Start of Available records

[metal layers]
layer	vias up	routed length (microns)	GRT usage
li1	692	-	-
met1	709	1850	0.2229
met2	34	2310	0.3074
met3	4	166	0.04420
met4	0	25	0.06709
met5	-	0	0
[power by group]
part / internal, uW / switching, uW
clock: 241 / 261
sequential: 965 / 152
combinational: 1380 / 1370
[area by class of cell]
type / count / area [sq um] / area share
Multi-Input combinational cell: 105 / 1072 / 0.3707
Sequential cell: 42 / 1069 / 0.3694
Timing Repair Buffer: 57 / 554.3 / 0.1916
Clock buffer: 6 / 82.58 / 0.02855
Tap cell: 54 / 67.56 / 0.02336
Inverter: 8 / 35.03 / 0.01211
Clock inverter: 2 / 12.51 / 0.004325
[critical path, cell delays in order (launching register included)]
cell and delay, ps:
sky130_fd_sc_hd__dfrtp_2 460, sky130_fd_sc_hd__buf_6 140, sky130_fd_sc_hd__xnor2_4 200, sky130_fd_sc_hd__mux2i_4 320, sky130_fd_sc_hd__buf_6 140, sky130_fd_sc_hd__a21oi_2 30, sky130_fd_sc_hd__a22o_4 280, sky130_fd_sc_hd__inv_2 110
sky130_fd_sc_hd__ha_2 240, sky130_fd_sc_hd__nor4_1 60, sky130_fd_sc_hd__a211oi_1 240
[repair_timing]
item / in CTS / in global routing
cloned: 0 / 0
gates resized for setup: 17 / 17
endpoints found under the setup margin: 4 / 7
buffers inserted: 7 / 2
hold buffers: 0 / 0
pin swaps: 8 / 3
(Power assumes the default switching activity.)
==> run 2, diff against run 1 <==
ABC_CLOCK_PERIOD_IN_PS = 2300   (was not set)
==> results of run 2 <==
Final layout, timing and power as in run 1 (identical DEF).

End of Available records

Could you output exactly the lines from the one containing "run 2, diff" to the end of the entries above, both included, and no others?

==> run 2, diff against run 1 <==
ABC_CLOCK_PERIOD_IN_PS = 2300   (was not set)
==> results of run 2 <==
Final layout, timing and power as in run 1 (identical DEF).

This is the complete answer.